As I move on to part two of my AFI European Union Showcase round-up, I come to three films where I struggle to understand the point. I suppose this is something I ponder a lot. I’m never sure it’s a fair question since I don’t find myself thinking this during an entertaining action flick. But, to some extent, all of these left me wondering, “why?”

The Poll Diaries (Poll), Estonia/ Germany/ Austria, dir: Chris Kraus

This coming of age story, which I actually enjoyed, left me wondering what the young heroine has learned, save that sometimes people are shitty. Oda von Siering – who would group up to become poet Oda Schaefer – lives in Estonian Russia with her father and step-mother on the verge of World War I. Her step-mother comes from old German money that is mostly gone and the family lives in a dilapidated mansion on stilts over the water. Her father is a doctor and keeps hundreds of gruesome samples. When she arrives at the mansion from Germany she brings him a gift of some Siamese twin fetuses in a jar.

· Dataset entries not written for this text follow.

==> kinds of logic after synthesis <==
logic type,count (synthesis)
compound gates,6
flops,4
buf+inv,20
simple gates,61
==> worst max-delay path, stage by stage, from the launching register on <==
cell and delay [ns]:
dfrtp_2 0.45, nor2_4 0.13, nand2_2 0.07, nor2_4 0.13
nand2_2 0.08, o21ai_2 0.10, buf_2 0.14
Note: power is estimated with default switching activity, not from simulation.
File: src/rtl/neuron_pkg.sv
// neuron_pkg: shared widths, FSM state encoding and saturation bounds for the neuron MAC datapath.
package neuron_pkg;
   localparam int DATA_W_DEF = 8;
   localparam int ACC_W_DEF = 22;
   localparam int CNT_W_DEF = 7;
   localparam int PTR_W = 6;
   localparam logic [ACC_W_DEF-1:0] ACC_MAX = {1'b0, {(ACC_W_DEF-1){1'b1}}};
   localparam logic [ACC_W_DEF-1:0] ACC_MIN = {1'b1, {(ACC_W_DEF-1){1'b0}}};
   typedef enum logic [2:0] {IDLE, ACCUM, DRAIN, COMPARE, DONE} mac_state_t;
endpackage

File: src/rtl/neuron_mac_pipe.sv
// neuron_mac_pipe: stage-1 product register and stage-2 accumulator of the neuron MAC.
// NEURON_MAC_SATURATE_EN selects clamping arithmetic with a sticky acc_sat instead of wrap-around.
module neuron_mac_pipe
   import neuron_pkg::*;
#(
   parameter int DATA_W = DATA_W_DEF,
   parameter int ACC_W = ACC_W_DEF,
   parameter int CNT_W = CNT_W_DEF
) (
   input  logic clk,
   input  logic rst,
   input  logic clr,
   input  logic cap,
   input  logic acc_en,
   input  logic [PTR_W-1:0] ptr,
   input  logic signed [DATA_W-1:0] data,
   input  logic signed [DATA_W-1:0] weight,
   output logic signed [ACC_W-1:0] acc,
   output logic [CNT_W-1:0] cnt,
   output logic [PTR_W-1:0] last_ptr
`ifdef NEURON_MAC_SATURATE_EN
   ,
   output logic acc_sat
`endif
);
   logic signed [2*DATA_W-1:0] prod;
   logic p_vld;
   logic [PTR_W-1:0] p_ptr;
   logic signed [ACC_W-1:0] acc_nx;

   // a capture without accumulate still refreshes prod but leaves p_vld low
   always_ff @(posedge clk or posedge rst)
      if (rst) begin
         prod <= '0;
         p_vld <= 1'b0;
         p_ptr <= '0;
      end else if (clr) begin
         p_vld <= 1'b0;
      end else begin
         p_vld <= cap & acc_en;
         if (cap) begin
            prod <= (2*DATA_W)'(data) * (2*DATA_W)'(weight);
            p_ptr <= ptr;
         end
      end

`ifdef NEURON_MAC_SATURATE_EN
   localparam logic signed [ACC_W-1:0] SAT_MAX = {1'b0, {(ACC_W-1){1'b1}}};
   localparam logic signed [ACC_W-1:0] SAT_MIN = {1'b1, {(ACC_W-1){1'b0}}};
   logic signed [ACC_W:0] sum;
   logic ovf;
   assign sum = (ACC_W+1)'(acc) + (ACC_W+1)'(prod);
   assign ovf = sum[ACC_W] ^ sum[ACC_W-1];
   assign acc_nx = ovf ? (sum[ACC_W] ? SAT_MIN : SAT_MAX) : sum[ACC_W-1:0];
   always_ff @(posedge clk or posedge rst)
      if (rst) acc_sat <= 1'b0;
      else if (clr) acc_sat <= 1'b0;
      else if (p_vld & ovf) acc_sat <= 1'b1;
`else
   assign acc_nx = acc + ACC_W'(prod);
`endif

   always_ff @(posedge clk or posedge rst)
      if (rst) begin
         acc <= '0;
         cnt <= '0;
         last_ptr <= '0;
      end else if (clr) begin
         acc <= '0;
         cnt <= '0;
         last_ptr <= '0;
      end else if (p_vld) begin
         acc <= acc_nx;
         cnt <= cnt + 1'b1;
         last_ptr <= p_ptr;
      end
endmodule

File: src/rtl/neuron_mac_accumulator.sv
// neuron_mac_accumulator: burst multiply-accumulate with threshold compare and held result.
// Defining NEURON_MAC_SATURATE_EN adds clamping accumulation and the acc_sat output.
module neuron_mac_accumulator
   import neuron_pkg::*;
#(
   parameter int DATA_W = DATA_W_DEF,
   parameter int ACC_W = ACC_W_DEF,
   parameter int CNT_W = CNT_W_DEF
) (
   input  logic clk,
   input  logic rst,
   input  logic rst_mem,
   input  logic mul_mem_en,
   input  logic ac_mem_en,
   input  logic [PTR_W-1:0] rd_data_ptr,
   input  logic signed [DATA_W-1:0] data_in,
   input  logic signed [DATA_W-1:0] weight_in,
   input  logic signed [ACC_W-1:0] threshold_in,
   input  logic threshold_load,
   input  logic result_ack,
   output logic signed [ACC_W-1:0] acc_out,
   output logic neuron_fire,
   output logic result_valid,
   output logic [CNT_W-1:0] sample_cnt,
   output logic [PTR_W-1:0] last_ptr,
   output logic busy
`ifdef NEURON_MAC_SATURATE_EN
   ,
   output logic acc_sat
`endif
);
   mac_state_t state, nxt;
   logic signed [ACC_W-1:0] thr;
   logic cap;

   always_ff @(posedge clk or posedge rst)
      if (rst) state <= IDLE;
      else state <= nxt;

   always_comb begin
      nxt = state;
      case (state)
         IDLE:    nxt = mul_mem_en ? ACCUM : IDLE;
         ACCUM:   nxt = mul_mem_en ? ACCUM : DRAIN;
         DRAIN:   nxt = COMPARE;
         COMPARE: nxt = DONE;
         DONE:    nxt = result_ack ? IDLE : DONE;
         default: nxt = IDLE;
      endcase
      if (rst_mem) nxt = IDLE;
   end

   // operands are only taken while a burst may start or continue
   assign cap = mul_mem_en & (state == IDLE || state == ACCUM);
   assign busy = state == ACCUM || state == DRAIN;

   always_ff @(posedge clk or posedge rst)
      if (rst) begin
         thr <= '0;
         neuron_fire <= 1'b0;
         result_valid <= 1'b0;
      end else if (rst_mem) begin
         neuron_fire <= 1'b0;
         result_valid <= 1'b0;
      end else begin
         if (threshold_load) thr <= threshold_in;
         if (state == COMPARE) begin
            neuron_fire <= acc_out >= thr;
            result_valid <= 1'b1;
         end else if (state == DONE && result_ack) begin
            result_valid <= 1'b0;
         end
      end

   neuron_mac_pipe #(.DATA_W(DATA_W), .ACC_W(ACC_W), .CNT_W(CNT_W)) u_pipe (
      .clk(clk),
      .rst(rst),
      .clr(rst_mem),
      .cap(cap),
      .acc_en(ac_mem_en),
      .ptr(rd_data_ptr),
      .data(data_in),
      .weight(weight_in),
      .acc(acc_out),
      .cnt(sample_cnt),
      .last_ptr(last_ptr)
`ifdef NEURON_MAC_SATURATE_EN
      ,
      .acc_sat(acc_sat)
`endif
   );
endmodule

File: config.mk
export PLATFORM = sky130hd
export DESIGN_NAME = neuron_mac_accumulator
export DESIGN_NICKNAME = d
export VERILOG_FILES = /design/src/rtl/neuron_pkg.sv /design/src/rtl/neuron_mac_pipe.sv /design/src/rtl/neuron_mac_accumulator.sv
export SDC_FILE = /design/constraint.sdc
export NUM_CORES = 1
export LEC_CHECK = 0
export ABC_AREA = 1
export CORE_MARGIN = 5
export CORE_UTILIZATION = 50
export CTS_CLUSTER_SIZE = 12
export DETAILED_ROUTE_END_ITERATION = 10
export DONT_BUFFER_PORTS = 1
export GPL_ROUTABILITY_DRIVEN = 1
export MAX_ROUTING_LAYER = met4
export PLACE_DENSITY_LB_ADDON = 0.08
export SLEW_MARGIN = 15
export SYNTH_ARGS = -nofsm -noshare
export SYNTH_HDL_FRONTEND = slang
export SYNTH_SLANG_ARGS = --single-unit
File: constraint.sdc
create_clock -name clk -period 8.5 [get_ports clk]
set_clock_uncertainty 0.2 [all_clocks]
set_input_delay 2.55 -clock clk [delete_from_list [all_inputs] [get_ports clk]]
set_output_delay 2.55 -clock clk [all_outputs]
set_load 0.01 [all_outputs]
# Word level (Yosys, flattened, before mapping)
# Index checks and enable logic that the tools add are counted.
# W data, S select, Z words.
[classes] n_shift=0 add_sub_neg=2 magnitude_cmp=1 mul=1 n_mux=17 eq_ne=4 reduce_logical=9 div_mod_pow=0 bitwise=3
[op_table] op="$mux W22" n=2
[op_table] op="$add A22 B16 Y22" n=1
[op_table] op="$ge A22 B22 Y1" n=1
[op_table] op="$mul A8 B8 Y16" n=1
[op_table] op="$pmux W3 S5" n=1
[op_table] op="$mux W7" n=2
[op_table] op="$mux W6" n=2
[op_table] op="$add A7 B1 Y7 const B" n=1
[op_table] op="$mux W1" n=7
[op_table] op="$eq A3 B2 Y1 const B" n=2
[op_table] op="$mux W3" n=2
[op_table] op="$reduce_and A2 Y1" n=2
[op_table] op="$reduce_bool A2 Y1" n=2
[op_table] op="$eq A3 B1 Y1 const B" n=1
[op_table] op="$eq A3 B3 Y1 const B" n=1
[op_table] op="$logic_not A3 Y1" n=1
[op_table] op="$reduce_bool A3 Y1" n=1
[op_table] op="$and A1 B1 Y1" n=2
[op_table] op="$logic_or A1 B1 Y1" n=2
[op_table] op="$mux W2" n=1
[op_table] op="$logic_and A1 B1 Y1" n=1
[op_table] op="$not A1 Y1" n=1
[word_totals] rom_bits=0 latch_bits=0 elab_cells=47 memories=0 input_bits=51 mem_bits_rw=0 output_inout_bits=38 register_bits=85

# Longest topological paths before layout
# Gate-level depths: netlist of run 1.
[logic_depth] ltp_word=5 depth_mapped=23 mapped_depth_nobuf=22

# Modules after synthesis
# From an unflattened synthesis of run 1, not the netlist that was laid out.
[unflattened] hier_cells=1145 area_unflattened_um2=8112.8
[modules_own_cells] module="neuron_mac_pipe" cells_each=932 seq_area_each_um2=1451.4 area_per_inst_um2=6417.4 instances=1
[modules_own_cells] module="neuron_mac_accumulator" cells_each=213 seq_area_each_um2=675.6 area_per_inst_um2=1695.4 instances=1

# Worst setup path after synthesis of run 1
# OpenSTA, ideal clock, no wires.
[synth_path] path_type="input to register" start="input port weight_in[3]" end="register u_pipe.prod[15]" t_required_ps=8183 path_slack_ps=1884 n_path_buf=1 setup_ps=117 path_stages=19 arrival_ps=6299 path_cell_list="clkbuf_1 nand2_1 inv_1 fa_1 inv_1 fa_1 inv_1 fa_1 inv_1 fa_1 inv_1 ha_1 nand2_1 nor2_1 and3_1 nor2_1 nand3_1 nand3_1 nand2_1"
[synth_between] elab_chain_len=1
[synth_lines] item="start, declared" line="neuron_mac_accumulator.sv:17" text="input logic signed [DATA_W-1:0] weight_in,"
[synth_lines] item="$mul A8 B8 Y16" line="neuron_mac_pipe.sv:42" text="prod <= (2*DATA_W)'(data) * (2*DATA_W)'(weight);"
[synth_lines] item="end signal, assigned" line="neuron_mac_pipe.sv:42"
[synth_lines] item="end, declared" line="neuron_mac_pipe.sv:26" text="logic signed [2*DATA_W-1:0] prod;"
# Every way passes these cells.
# A chain may end at the register's enable or synchronous reset.

# Worst setup path after layout of run 1
# Same ends and word-level chain as after synthesis.

==> results of run 1 <==
[critical path, delay by kind of cell]
family                     cells  cell delay (ns)
adders and majority gates      5             2.63
and+or+nand+nor                8             0.74
buffers and inverters          5             0.38
[sequential cells by signal, summed over array words and instances, names as in the netlist, 3 cells and up]
| name | count |
|---|---|
| u_pipe.prod | 16 |
| u_pipe.p_ptr | 6 |
| state | 3 |
| u_pipe.acc | 22 |
| u_pipe.last_ptr | 6 |
| thr | 22 |
| u_pipe.cnt | 7 |
[routing by layer]
layer | vias up | global-route usage [%]
met5 | - | -
met4 | 0 | 7.21
met3 | 17 | 2.43
met2 | 97 | 35.6
met1 | 2975 | 26.6
li1 | 3380 | -
[Yosys cell counts, types with 3 or more instances]
cell      count
nand2_1     331
nand3_1      45
ha_1         73
nor3_1        9
nand4_1      10
clkbuf_1     15
inv_1       240
nor2_4        5
a21oi_1      62
xor2_1        3
nor2_1       75
o21ai_1      14
or2_2         5
a31oi_1       3
nand2_2       8
buf_2        13
fa_1         56
nor2_2        6
inv_2         6
nand3b_1      3
xnor2_1       5
o21ai_0      28
dfrtp_1      85
[power groups by stage]
stage / Combinational [mW] / Clock (mW) / Sequential, mW
after global routing: 1.67 / 0.431 / 0.670
after global placement: 1.40 / 0 / 0.663
after CTS: 1.43 / 0.418 / 0.660
final: 1.41 / 0.406 / 0.654
after floorplan: 1.16 / 0 / 0.605
after detailed placement: 1.42 / 0 / 0.667
[cells by family (layout without fill, tap and decap cells)]
| group | after synthesis | in the layout | synth area share (%) |
|---|---|---|---|
| buffers and inverters | 275 | 264 | 13.1 |
| XOR/XNOR | 8 | 8 | 0.870 |
| AND/OR/NAND/NOR | 508 | 508 | 26.6 |
| adder cells (fa/ha/maj) | 129 | 129 | 25.3 |
| multiplexers | 1 | 1 | 0.140 |
| flip-flops | 85 | 85 | 26.4 |
| AO/OA/AOI/OAI | 116 | 116 | 7.66 |
[stage by stage]
step                setup slack, ns  instance area (um^2)  std cells  util (%)  hold slack [ns]
floorplan                      1.88                  8060       1122         -            0.246
global placement               1.89                  8210       1311      51.9            0.273
detailed placement             1.83                  8210       1311      51.9            0.278
CTS                            2.20                  8520       1327      53.8            0.295
global route                   1.96                  8520       1327      53.8            0.311
finish                         2.25                  8520       1327      53.8            0.292
[final timing paths]
path,startpoint,end,cells after the start
max,weight_in[3],u_pipe.prod[15],18
min,u_pipe.prod[8],u_pipe.prod[8],2
max reg2reg,u_pipe.acc[0],u_pipe.acc[16],11
min reg2reg,u_pipe.prod[8],u_pipe.prod[8],2
max in group asynchronous,rst,u_pipe.prod[12],2
min in group asynchronous,rst,thr[2],1
[final cells by class]
type                       instances  area [um^2]  share of cell area, %
multi-input combinational        762         4880                   57.2
clock buffer                      10          239                   2.80
clock inverter                     6         68.8                  0.808
timing repair buffer               2         15.0                  0.176
inverter                         246          925                   10.9
sequential                        85         2130                   25.0
tap                              216          270                   3.17
[placed cells by master, fill, tap and decap left out, types with 3 or more instances in the layout]
cell,count
dfrtp_1,85
nor2_2,6
nand2_1,331
nor2_4,5
clkbuf_16,9
nand3b_1,3
nand2_2,8
xnor2_1,5
nand4_1,10
xor2_1,3
nor2_1,75
inv_1,239
a31oi_1,3
inv_2,6
fa_1,56
nor3_1,9
o21ai_0,28
ha_1,73
a21oi_1,62
or2_2,5
nand3_1,45
o21ai_1,14
==> results.py, run 1 <==
metrics = {
    "outcome": {
        "status": "completed",
    },
    "setup_path": {
        "crit_fanout": 8,
        "cpMostUsedCell": "inv_1",
        "critPathSlowestCell": "fa_1",
        "reg2reg_slack_ns": 6.03,
        "critical_path.max_stage_delay_ns": 0.68,
        "worst-setup-path-type": "input pin to register",
        "cp_cell_sequence": "nand2_1, inv_1, fa_1, inv_1, fa_1, inv_1, fa_1, inv_1, fa_1, inv_1, ha_1, nand2_1, nor2_1, and3_1, nor2_1, nand3_1, nand3_1, nand2_1",
        "start_kind": "input pin",
        "endpoint_kind": "register",
        "crit_arrival_ns": 6.29,
        "cp.required_ns": 8.54,
    },
    "route": {
        "met1Wirelength_um": 8180,
        "wire_per_inst_um": 13.8,
        "drtIter0Drc": 351,
        "routed_wl_um": 18300,
        "via_per_inst": 4.87,
        "num_vias": 6469,
        "wl_met3_um": 635,
        "drc": 0,
        "ant_nets": 0,
        "top_layer": "met4",
        "dr_wl_met2_um": 9210,
        "drt-pass1-iter-count": 4,
    },
    "worst_hold_path": {
        "hold_class": "register to register",
    },
    "cells_and_area": {
        "n_fill_cell": 1591,
        "syn_to_final_growth_pct": 5.78,
        "layout-drive-gt1-share_pct": 5.13,
        "layout.nets": 1286,
        "n_antenna_cell": 0,
    },
    "sta": {
        "drv_slew": 0,
        "setup_viol": 0,
        "finalHoldViolCount": 0,
        "period_share_pct": 73.5,
        "worst_slew_pin_slew_ns": 0.795,
        "tns_ns": 0,
        "fmax_ghz": 0.160,
        "rsz0062_at_grt": "false",
        "fin_crit_ns": 6.25,
        "slew_headroom_pct": 46.8,
    },
    "synth": {
        "async_flop_share_pct": 100,
        "synth_edf_count": 0,
        "ys_seq_elements": 85,
        "synthesis.instances": 1122,
        "synth_cell_types": 40,
        "synth-seq-area-share_pct": 26.4,
        "syn_nets": 1302,
        "synth.avg_cell_area_um2": 7.18,
        "yosys-top-cells-area": "dfrtp_1 26%, nand2_1 15%, fa_1 14%",
        "yosys.area.top_type": "dfrtp_1",
        "synth-main-ff-cell": "dfrtp_1",
        "yosys.area.top_type_share_pct": 26.4,
        "netlist_area_mm2": 0.00806,
        "synth_warnings": 0,
    },
    "pwr": {
        "switching_power_mw": 1.20,
        "p_comb_share_pct": 57.1,
        "power_leakage_nw": 4.93,
        "p_seq_share_pct": 26.4,
        "power_frac_clock_pct": 16.4,
        "power_density_mw_per_mm2": 290,
        "fin_total_pwr_mw": 2.47,
        "vdd_drop_max_v": 0.000118,
        "p_sw_share_pct": 48.6,
        "internal_power_mw": 1.27,
    },
    "floorplan": {
        "core.rowCount": 46,
        "ioPinCount": 89,
        "initial_core_util_pct": 50.9,
        "die-area_mm2": 0.0188,
        "die_x_um": 137,
        "core_mm2": 0.0158,
        "die_h_um": 137,
    },
    "clocking": {
        "clock-sinks": 85,
        "clkSlewWorstSetupHoldPaths_ns": 0.06,
        "htree_num_levels": 3,
        "cts_buffer_depth": 2,
        "hold_buffers": 0,
        "cts_tree": "done",
        "cts_buffers": 9,
        "clockRootBuffer": "clkbuf_16",
        "clock_latency_ns": 0.35,
        "cts_setup_buffers": 0,
        "ctsResizeCount": 0,
    },
    "placed_design": {
        "gp_congestion": 0.909,
        "dp_hpwl_um": 15100,
        "io_buffers": 0,
    },
    "grt": {
        "grt_usage_pct": 21.2,
        "grt_max_degree": 46,
        "grt_pass1_vias": 6266,
        "overflow": 0,
        "antenna_found_initial": 0,
        "grt_pass1_wl_um": 30600,
    },
    "flow_run": {
        "maxCapViolCount": 0,
    },
}
(Power assumes the default switching activity.)
==> run 2, diff against run 1 <==
- clock period: 8.5 -> 5.75 ns (I/O delays scaled with it)
==> run 2 against run 1 <==
Setup slack got worse by 1.9 ns. Flip-flop and latch count stayed put. Design area barely moved. Sequential share of layout area barely moved. First-iteration DRC count grew 16%. Die area did not move. Via count fell by 0.11%. Non-clock buffer count grew 4. Count of clock-buffer cells in the layout down 1. Largest cell class unchanged. Highest routed layer unchanged.
==> results.py, run 2 (same netlist as run 1, synthesis figures left out) <==
metrics = {
    "sta": {
        "fmax_ghz": 0.185,
        "setup_viol": 0,
        "drv_slew": 0,
        "slew_headroom_pct": 49.0,
        "fin_crit_ns": 5.40,
        "rsz0062_at_grt": "false",
        "worst_slew_pin_slew_ns": 0.765,
        "tns_ns": 0,
        "period_share_pct": 93.9,
        "worst_slack_ns": 0.353,
        "finalHoldViolCount": 0,
    },
    "floorplan": {
        "die-area_mm2": 0.0188,
        "initial_core_util_pct": 50.9,
        "core_mm2": 0.0158,
        "ioPinCount": 89,
        "die_h_um": 137,
        "die_x_um": 137,
        "core.rowCount": 46,
    },
    "grt": {
        "grt_usage_pct": 21.2,
        "grt_max_degree": 44,
        "grt_pass1_wl_um": 31000,
        "overflow": 0,
        "grt_pass1_vias": 6425,
        "antenna_found_initial": 0,
    },
    "placed_design": {
        "dpl_cell_area_mm2": 0.00825,
        "place_ws_ns": -0.0109,
        "placed_cells": 1315,
        "dp_hpwl_um": 15200,
        "gp_congestion": 0.896,
        "io_buffers": 0,
    },
    "cells_and_area": {
        "final_core_util_pct": 53.9,
        "layout_common_cells": "331 x nand2_1, 239 x inv_1, 85 x dfrtp_1",
        "final_common_cell": "nand2_1",
        "layout.nets": 1290,
        "final_area_mm2": 0.00853,
        "syn_to_final_growth_pct": 5.87,
        "n_antenna_cell": 0,
        "final_cells": 1331,
        "layout-drive-gt1-share_pct": 5.56,
        "reg_top3": "thr: 22 flops, u_pipe.acc: 22 flops, u_pipe.prod: 16 flops",
    },
    "clocking": {
        "clock_latency_ns": 0.35,
        "cts_setup_buffers": 0,
        "htree_num_levels": 3,
        "clock-sinks": 85,
        "cts_tree": "done",
        "clockRootBuffer": "clkbuf_16",
        "cts_buffer_depth": 2,
        "ctsResizeCount": 0,
        "hold_buffers": 0,
        "cts_buffers": 9,
        "clkSlewWorstSetupHoldPaths_ns": 0.06,
    },
    "setup_path": {
        "cp.required_ns": 5.79,
        "endpoint_kind": "register",
        "worst-setup-path-type": "input pin to register",
        "crit_fanout": 5,
        "crit_arrival_ns": 5.43,
        "start_kind": "input pin",
    },
    "pwr": {
        "power_density_mw_per_mm2": 425,
        "vdd_drop_max_v": 0.000168,
        "power_leakage_nw": 4.93,
    },
    "route": {
        "ant_nets": 0,
        "num_vias": 6462,
        "routed_wl_um": 18300,
        "drc": 0,
        "wire_per_inst_um": 13.7,
        "drt-pass1-iter-count": 5,
        "via_per_inst": 4.85,
        "drtIter0Drc": 407,
    },
    "outcome": {
        "status": "completed",
    },
    "flow_run": {
        "maxCapViolCount": 0,
    },
    "worst_hold_path": {
        "hold_class": "register to register",
    },
}
[run 2: metal layers]
metal  share of wire [%]  GRT usage, %
met5                   0             -
met4                 2.0          6.21
met3                 3.6          3.24
met2                  50          36.6
met1                  45          25.8
[run 2: path summary, 6_finish.rpt]
kind | from | endpoint | slack, ns | depth (start not counted)
hold / removal | u_pipe.prod[10] | u_pipe.prod[10] | 0.29 | 2
max in group asynchronous | rst | u_pipe.acc[10] | 3.15 | 2
hold reg to reg | u_pipe.prod[10] | u_pipe.prod[10] | 0.29 | 2
setup reg to reg | u_pipe.acc[0] | u_pipe.acc[16] | 3.27 | 11
setup / recovery | weight_in[7] | u_pipe.prod[10] | 0.35 | 18
min in group asynchronous | rst | thr[3] | 1.15 | 1
[run 2: area by class of cell]
class                   instances  area, um^2
fillers                      1608        7300
inverters                     246         925
clock buffers                   9         225
clock inverters                 7        57.6
repair buffers                  6        45.0
flip-flops and latches         85        2130
well taps                     216         270
multi-input cells             762        4880
[run 2: worst max-delay path, stage by stage]
cell,delay [ns]
inv_1,0.07
or2_2,0.30
fa_1,0.50
fa_1,0.54
inv_1,0.06
fa_1,0.53
inv_1,0.06
fa_1,0.53
inv_1,0.04
ha_1,0.35
a21oi_1,0.23
o21ai_2,0.10
nand2_1,0.07
nand2_1,0.04
nand2_1,0.07
nand3b_1,0.08
nand3_1,0.08
nand2_1,0.05
[run 2: stage by stage]
step | total power, mW | hold slack (ns)
after CTS | 3.67 | 0.293
after detailed placement | 3.10 | 0.276
after global placement | 3.07 | 0.274
after floorplan | 2.61 | 0.246
final | 3.63 | 0.288
after global routing | 4.06 | 0.311
[run 2: report_power, final]
part	total [mW]	switching (mW)	internal, mW
Combinational	2.10	1.30	0.799
Clock	0.557	0.259	0.298
Sequential	0.969	0.224	0.745
Total	3.63	1.79	1.84
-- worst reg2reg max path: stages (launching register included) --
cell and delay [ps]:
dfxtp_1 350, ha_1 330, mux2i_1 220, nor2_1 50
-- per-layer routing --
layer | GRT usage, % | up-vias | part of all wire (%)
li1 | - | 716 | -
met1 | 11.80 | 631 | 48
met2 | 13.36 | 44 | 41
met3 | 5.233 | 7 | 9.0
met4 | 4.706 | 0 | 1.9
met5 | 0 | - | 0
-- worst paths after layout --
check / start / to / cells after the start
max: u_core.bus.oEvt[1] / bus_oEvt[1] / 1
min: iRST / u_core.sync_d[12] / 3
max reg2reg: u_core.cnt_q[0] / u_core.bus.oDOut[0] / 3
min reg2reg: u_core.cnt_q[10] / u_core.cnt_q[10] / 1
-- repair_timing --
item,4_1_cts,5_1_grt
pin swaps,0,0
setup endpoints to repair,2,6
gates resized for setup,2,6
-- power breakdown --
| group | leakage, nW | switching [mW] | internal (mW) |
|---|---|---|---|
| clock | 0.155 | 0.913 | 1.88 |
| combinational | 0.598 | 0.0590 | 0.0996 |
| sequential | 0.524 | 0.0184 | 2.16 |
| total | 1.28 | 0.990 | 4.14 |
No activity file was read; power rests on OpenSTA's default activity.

Over the course of the film, her parents’ relationship becomes strained, Russia and Germany move ever closer to war, her father works to achieve some sort of recognition from other doctors, and Oda hides an Estonian rebel in her father’s workshop. It’s an eventful year, but not one that seems to be full of lessons, except that life can kinda suck, maybe? It doesn’t even really set up Oda’s future as a poet, though the Estonian rebel does encourage her to write. Maybe someone more familiar with her work will draw some parallels.

At least it’s a fairly interesting story set in a fascinating time period. The relationship between the German family and the local Russian soldiers is interesting. A review I read claimed it would be a shoo-in for an Art Direction Oscar, which I dismiss because generally to win an Oscar your movie must be released in the US and people have to actually see it. But beyond those minor details, I see what the reviewer means. The crumbling sea-straddling mansion and the laboratory filled with gross specimens are a production designer’s delight. B.

We Have a Pope (Habemus Papam), Italy, dir: Nanni Moretti

I was much less forgiving with the pointlessness of this next film. At Cannes this got the reputation as the Papal King’s Speech with good reason as it follows the plight of a reluctant Cardinal elected Pope. When he has a crisis of confidence a psychiatrist is brought in to try to help him out and convince him to accept the position.

The early parts of the film are quite strong. The opening scenes portraying the dramatic election are engrossing. The tone turns lighter as the psychiatrist comes in and the film is a laugh riot for about twenty minutes. But soon the new Pope has escaped the Vatican where he wanders around and has aimless discussions with regular folk. The psychiatrist is left to hang out with the rest of the Cardinals. In one particularly pointless sequence he organizes a volleyball tournament.

Early on it seems like it will be a humorous film with a powerful explanation of a crisis of faith. But by the end it’s totally run out of steam and we barely know any more about any of the main characters. D+.

Innocence (Nevinnost), Czech Republic, dir: Jan Hřebejk

In this film the existential question doesn’t arrive until the end. For the vast majority of the film it’s an interesting story about an accusation of sexual abuse. When respected doctor Tomás is accused of forcing himself upon a teenage patient, his family and the police (and the audience) are unsure of what to believe. It’s one of those stories where the truth is a malleable concept and it does it pretty well. It’s been done better in other films, but it’s still pretty interesting.

But once that mystery gets resolved in a surprisingly definitive manner considering the ambiguities earlier in the film, the plot totally goes off the rails with further revelations that are neither interesting nor particularly related to the rest of the film. The final twenty or so minutes are awful and killed any of the goodwill I had for the film. D+.